**Problem requirements**:
A verbatim transcript of the lines below, starting at the first and ending with the one that holds "export CORE_MARGIN = 2", is what should be produced.

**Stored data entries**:
• • • • •

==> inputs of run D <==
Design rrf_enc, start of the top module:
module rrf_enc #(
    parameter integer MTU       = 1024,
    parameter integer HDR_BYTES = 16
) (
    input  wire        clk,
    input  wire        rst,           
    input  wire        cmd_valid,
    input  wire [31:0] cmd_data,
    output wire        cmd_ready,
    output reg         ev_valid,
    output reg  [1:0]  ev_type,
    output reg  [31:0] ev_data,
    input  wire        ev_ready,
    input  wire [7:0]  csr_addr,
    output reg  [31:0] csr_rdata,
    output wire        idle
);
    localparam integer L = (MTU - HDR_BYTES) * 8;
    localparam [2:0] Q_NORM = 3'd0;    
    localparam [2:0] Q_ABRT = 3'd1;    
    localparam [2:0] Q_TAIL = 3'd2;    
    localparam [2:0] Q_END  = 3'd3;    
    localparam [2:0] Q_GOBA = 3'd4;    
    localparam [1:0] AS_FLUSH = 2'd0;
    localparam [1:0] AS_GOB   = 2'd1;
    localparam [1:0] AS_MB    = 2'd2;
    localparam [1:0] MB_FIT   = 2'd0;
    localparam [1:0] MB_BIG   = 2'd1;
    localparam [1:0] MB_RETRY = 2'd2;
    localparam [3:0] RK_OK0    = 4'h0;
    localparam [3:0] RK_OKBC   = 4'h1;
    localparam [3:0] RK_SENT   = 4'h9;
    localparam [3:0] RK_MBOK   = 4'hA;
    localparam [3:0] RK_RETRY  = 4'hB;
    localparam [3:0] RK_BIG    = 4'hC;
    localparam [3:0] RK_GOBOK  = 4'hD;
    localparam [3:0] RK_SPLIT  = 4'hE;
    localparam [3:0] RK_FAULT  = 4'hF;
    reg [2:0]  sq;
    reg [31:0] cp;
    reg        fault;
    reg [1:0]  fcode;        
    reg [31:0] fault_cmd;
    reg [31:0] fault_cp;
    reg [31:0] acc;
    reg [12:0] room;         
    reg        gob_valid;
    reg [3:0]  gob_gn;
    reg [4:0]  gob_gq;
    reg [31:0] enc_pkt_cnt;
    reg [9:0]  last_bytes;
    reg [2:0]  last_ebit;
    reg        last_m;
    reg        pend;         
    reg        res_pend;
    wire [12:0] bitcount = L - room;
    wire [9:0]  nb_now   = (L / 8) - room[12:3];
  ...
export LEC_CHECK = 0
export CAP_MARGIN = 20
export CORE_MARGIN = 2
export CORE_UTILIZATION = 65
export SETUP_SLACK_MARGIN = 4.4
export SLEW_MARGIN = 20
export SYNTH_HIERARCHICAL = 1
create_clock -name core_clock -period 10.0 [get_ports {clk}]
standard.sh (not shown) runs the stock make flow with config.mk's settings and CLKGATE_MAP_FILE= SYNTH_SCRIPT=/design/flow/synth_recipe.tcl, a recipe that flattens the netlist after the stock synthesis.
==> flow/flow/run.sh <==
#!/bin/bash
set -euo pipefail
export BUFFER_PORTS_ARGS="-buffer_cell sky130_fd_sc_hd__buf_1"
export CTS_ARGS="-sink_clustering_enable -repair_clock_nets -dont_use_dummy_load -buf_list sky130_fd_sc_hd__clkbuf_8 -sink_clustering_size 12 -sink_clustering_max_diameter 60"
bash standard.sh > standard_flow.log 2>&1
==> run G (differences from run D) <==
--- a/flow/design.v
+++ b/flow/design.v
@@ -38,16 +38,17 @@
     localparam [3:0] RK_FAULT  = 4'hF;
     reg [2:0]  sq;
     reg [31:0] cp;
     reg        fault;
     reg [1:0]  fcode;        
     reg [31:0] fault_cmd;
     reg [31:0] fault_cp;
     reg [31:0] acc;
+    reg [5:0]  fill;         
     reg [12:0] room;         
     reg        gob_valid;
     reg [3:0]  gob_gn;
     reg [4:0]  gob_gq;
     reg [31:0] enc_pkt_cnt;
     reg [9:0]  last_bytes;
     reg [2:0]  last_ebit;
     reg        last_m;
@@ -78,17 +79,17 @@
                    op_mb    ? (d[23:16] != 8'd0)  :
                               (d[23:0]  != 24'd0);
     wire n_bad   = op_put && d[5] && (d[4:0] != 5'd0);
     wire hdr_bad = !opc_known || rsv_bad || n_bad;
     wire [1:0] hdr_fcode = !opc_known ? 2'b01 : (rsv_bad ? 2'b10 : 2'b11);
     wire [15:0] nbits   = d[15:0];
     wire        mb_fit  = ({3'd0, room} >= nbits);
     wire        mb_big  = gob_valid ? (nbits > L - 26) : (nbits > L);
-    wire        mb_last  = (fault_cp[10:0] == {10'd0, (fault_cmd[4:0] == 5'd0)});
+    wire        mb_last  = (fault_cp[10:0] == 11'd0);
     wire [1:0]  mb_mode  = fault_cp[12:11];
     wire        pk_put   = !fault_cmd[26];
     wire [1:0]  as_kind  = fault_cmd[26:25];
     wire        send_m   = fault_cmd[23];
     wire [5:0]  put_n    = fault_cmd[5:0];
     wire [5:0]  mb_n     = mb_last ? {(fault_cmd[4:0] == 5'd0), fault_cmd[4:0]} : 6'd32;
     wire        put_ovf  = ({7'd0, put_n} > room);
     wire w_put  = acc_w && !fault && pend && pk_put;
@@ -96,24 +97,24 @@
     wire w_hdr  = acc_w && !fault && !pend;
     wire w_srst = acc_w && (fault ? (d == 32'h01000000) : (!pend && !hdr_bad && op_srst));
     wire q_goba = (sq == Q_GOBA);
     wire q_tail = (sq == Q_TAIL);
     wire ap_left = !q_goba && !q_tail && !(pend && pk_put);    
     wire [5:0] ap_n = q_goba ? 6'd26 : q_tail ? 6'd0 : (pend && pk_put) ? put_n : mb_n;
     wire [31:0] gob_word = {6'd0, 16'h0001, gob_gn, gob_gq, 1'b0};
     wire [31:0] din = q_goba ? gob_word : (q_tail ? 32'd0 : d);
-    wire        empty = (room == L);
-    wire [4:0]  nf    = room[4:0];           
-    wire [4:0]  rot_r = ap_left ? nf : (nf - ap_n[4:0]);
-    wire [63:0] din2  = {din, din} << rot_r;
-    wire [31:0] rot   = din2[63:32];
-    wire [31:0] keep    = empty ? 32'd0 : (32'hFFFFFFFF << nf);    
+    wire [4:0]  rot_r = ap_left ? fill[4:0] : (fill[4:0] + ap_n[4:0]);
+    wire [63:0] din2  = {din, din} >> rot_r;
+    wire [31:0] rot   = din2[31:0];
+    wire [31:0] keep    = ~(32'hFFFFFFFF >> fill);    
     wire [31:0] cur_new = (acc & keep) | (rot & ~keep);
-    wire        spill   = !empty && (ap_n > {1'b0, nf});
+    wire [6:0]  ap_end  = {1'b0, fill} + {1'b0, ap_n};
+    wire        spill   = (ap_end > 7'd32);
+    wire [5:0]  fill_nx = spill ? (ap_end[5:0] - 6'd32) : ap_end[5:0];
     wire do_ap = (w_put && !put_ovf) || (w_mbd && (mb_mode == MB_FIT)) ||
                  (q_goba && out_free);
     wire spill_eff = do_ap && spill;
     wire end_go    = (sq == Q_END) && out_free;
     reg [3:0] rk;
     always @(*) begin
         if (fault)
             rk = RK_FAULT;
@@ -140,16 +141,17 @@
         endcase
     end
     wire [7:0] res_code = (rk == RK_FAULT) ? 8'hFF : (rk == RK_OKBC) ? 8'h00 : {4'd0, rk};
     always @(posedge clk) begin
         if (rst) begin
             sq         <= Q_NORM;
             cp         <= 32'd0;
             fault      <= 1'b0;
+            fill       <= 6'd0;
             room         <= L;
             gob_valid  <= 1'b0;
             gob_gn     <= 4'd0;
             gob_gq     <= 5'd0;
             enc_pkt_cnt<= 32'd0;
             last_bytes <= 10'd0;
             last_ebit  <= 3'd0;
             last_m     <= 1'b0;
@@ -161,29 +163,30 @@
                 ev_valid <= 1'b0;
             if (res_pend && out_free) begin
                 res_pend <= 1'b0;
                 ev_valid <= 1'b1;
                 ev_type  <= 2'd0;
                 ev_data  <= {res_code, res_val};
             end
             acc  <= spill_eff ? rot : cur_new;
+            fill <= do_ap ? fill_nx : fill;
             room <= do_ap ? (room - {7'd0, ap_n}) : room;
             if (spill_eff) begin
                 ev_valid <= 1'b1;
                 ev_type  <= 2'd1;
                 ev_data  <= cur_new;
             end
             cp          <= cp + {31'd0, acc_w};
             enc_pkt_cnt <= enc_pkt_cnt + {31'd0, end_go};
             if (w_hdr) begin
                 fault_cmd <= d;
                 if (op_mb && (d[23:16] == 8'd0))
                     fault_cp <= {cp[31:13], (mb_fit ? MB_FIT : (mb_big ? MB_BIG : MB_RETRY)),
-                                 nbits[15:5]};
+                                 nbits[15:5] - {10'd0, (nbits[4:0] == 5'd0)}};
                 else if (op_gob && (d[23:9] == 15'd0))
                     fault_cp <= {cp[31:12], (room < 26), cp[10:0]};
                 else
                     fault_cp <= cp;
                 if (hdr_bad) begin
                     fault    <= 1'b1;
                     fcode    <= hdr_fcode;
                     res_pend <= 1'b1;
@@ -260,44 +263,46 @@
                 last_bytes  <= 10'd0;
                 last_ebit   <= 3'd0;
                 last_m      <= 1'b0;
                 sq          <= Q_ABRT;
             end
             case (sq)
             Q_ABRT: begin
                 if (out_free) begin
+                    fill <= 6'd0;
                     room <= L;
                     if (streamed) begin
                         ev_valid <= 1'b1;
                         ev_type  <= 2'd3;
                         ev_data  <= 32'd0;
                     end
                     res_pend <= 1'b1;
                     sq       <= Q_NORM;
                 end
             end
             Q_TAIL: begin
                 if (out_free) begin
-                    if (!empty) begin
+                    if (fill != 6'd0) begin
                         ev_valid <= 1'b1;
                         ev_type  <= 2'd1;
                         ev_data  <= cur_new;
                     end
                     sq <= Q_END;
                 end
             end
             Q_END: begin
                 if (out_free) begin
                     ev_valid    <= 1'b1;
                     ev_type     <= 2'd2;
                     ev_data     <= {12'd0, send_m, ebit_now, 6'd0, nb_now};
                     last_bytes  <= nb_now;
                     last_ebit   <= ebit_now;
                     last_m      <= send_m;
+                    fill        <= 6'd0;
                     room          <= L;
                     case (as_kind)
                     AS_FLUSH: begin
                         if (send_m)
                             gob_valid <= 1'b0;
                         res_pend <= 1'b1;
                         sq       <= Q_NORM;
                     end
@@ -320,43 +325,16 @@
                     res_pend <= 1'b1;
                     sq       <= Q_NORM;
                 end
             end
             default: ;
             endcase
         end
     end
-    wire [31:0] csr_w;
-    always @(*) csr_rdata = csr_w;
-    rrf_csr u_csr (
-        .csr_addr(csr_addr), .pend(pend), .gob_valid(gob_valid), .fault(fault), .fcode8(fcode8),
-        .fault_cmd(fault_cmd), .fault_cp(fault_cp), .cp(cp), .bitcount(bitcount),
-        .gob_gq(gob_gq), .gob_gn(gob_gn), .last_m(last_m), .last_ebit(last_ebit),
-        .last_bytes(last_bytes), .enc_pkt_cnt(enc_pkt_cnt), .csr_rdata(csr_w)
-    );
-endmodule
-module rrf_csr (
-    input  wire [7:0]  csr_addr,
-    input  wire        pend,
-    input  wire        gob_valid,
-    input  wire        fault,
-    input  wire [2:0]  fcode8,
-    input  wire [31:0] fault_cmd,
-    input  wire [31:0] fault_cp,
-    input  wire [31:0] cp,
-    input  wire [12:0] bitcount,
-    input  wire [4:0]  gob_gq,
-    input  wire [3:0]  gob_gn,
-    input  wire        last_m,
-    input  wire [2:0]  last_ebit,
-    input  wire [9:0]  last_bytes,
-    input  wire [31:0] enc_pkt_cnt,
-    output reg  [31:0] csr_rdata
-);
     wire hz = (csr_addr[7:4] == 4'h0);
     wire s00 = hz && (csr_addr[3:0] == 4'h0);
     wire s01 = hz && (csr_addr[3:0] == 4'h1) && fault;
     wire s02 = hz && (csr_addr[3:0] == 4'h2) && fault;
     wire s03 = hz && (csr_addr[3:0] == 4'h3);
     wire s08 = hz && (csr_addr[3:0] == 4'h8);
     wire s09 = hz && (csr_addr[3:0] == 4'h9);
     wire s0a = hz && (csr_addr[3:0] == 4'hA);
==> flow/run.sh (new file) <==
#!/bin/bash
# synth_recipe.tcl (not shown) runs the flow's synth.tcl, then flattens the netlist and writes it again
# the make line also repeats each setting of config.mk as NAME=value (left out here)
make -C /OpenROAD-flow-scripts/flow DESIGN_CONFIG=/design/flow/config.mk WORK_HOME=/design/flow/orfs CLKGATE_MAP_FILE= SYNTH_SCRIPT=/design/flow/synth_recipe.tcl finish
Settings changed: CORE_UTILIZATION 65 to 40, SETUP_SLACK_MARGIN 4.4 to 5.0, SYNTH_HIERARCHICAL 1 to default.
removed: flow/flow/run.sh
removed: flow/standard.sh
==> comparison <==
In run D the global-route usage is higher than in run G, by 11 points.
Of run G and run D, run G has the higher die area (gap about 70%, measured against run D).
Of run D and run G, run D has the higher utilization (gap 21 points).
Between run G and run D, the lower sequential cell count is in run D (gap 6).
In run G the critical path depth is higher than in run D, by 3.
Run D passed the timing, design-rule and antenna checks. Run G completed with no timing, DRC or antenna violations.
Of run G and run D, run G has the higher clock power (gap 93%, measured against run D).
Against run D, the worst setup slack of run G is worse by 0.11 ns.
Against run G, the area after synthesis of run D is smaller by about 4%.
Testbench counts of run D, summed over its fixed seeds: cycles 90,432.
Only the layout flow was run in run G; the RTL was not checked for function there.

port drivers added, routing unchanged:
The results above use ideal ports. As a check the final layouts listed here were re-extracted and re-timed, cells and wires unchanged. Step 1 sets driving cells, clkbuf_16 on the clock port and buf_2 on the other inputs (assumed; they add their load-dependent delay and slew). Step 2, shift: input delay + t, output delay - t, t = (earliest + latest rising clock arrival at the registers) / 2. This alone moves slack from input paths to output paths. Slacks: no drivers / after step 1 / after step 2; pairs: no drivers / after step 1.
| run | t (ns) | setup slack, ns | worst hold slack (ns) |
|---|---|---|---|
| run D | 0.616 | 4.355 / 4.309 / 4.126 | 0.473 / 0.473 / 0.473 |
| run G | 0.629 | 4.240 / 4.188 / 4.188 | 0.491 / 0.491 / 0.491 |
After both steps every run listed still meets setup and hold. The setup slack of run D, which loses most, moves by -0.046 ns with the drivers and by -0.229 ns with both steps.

• • • • •

**Answer**:
==> inputs of run D <==
Design rrf_enc, start of the top module:
module rrf_enc #(
    parameter integer MTU       = 1024,
    parameter integer HDR_BYTES = 16
) (
    input  wire        clk,
    input  wire        rst,           
    input  wire        cmd_valid,
    input  wire [31:0] cmd_data,
    output wire        cmd_ready,
    output reg         ev_valid,
    output reg  [1:0]  ev_type,
    output reg  [31:0] ev_data,
    input  wire        ev_ready,
    input  wire [7:0]  csr_addr,
    output reg  [31:0] csr_rdata,
    output wire        idle
);
    localparam integer L = (MTU - HDR_BYTES) * 8;
    localparam [2:0] Q_NORM = 3'd0;    
    localparam [2:0] Q_ABRT = 3'd1;    
    localparam [2:0] Q_TAIL = 3'd2;    
    localparam [2:0] Q_END  = 3'd3;    
    localparam [2:0] Q_GOBA = 3'd4;    
    localparam [1:0] AS_FLUSH = 2'd0;
    localparam [1:0] AS_GOB   = 2'd1;
    localparam [1:0] AS_MB    = 2'd2;
    localparam [1:0] MB_FIT   = 2'd0;
    localparam [1:0] MB_BIG   = 2'd1;
    localparam [1:0] MB_RETRY = 2'd2;
    localparam [3:0] RK_OK0    = 4'h0;
    localparam [3:0] RK_OKBC   = 4'h1;
    localparam [3:0] RK_SENT   = 4'h9;
    localparam [3:0] RK_MBOK   = 4'hA;
    localparam [3:0] RK_RETRY  = 4'hB;
    localparam [3:0] RK_BIG    = 4'hC;
    localparam [3:0] RK_GOBOK  = 4'hD;
    localparam [3:0] RK_SPLIT  = 4'hE;
    localparam [3:0] RK_FAULT  = 4'hF;
    reg [2:0]  sq;
    reg [31:0] cp;
    reg        fault;
    reg [1:0]  fcode;        
    reg [31:0] fault_cmd;
    reg [31:0] fault_cp;
    reg [31:0] acc;
    reg [12:0] room;         
    reg        gob_valid;
    reg [3:0]  gob_gn;
    reg [4:0]  gob_gq;
    reg [31:0] enc_pkt_cnt;
    reg [9:0]  last_bytes;
    reg [2:0]  last_ebit;
    reg        last_m;
    reg        pend;         
    reg        res_pend;
    wire [12:0] bitcount = L - room;
    wire [9:0]  nb_now   = (L / 8) - room[12:3];
  ...
export LEC_CHECK = 0
export CAP_MARGIN = 20
export CORE_MARGIN = 2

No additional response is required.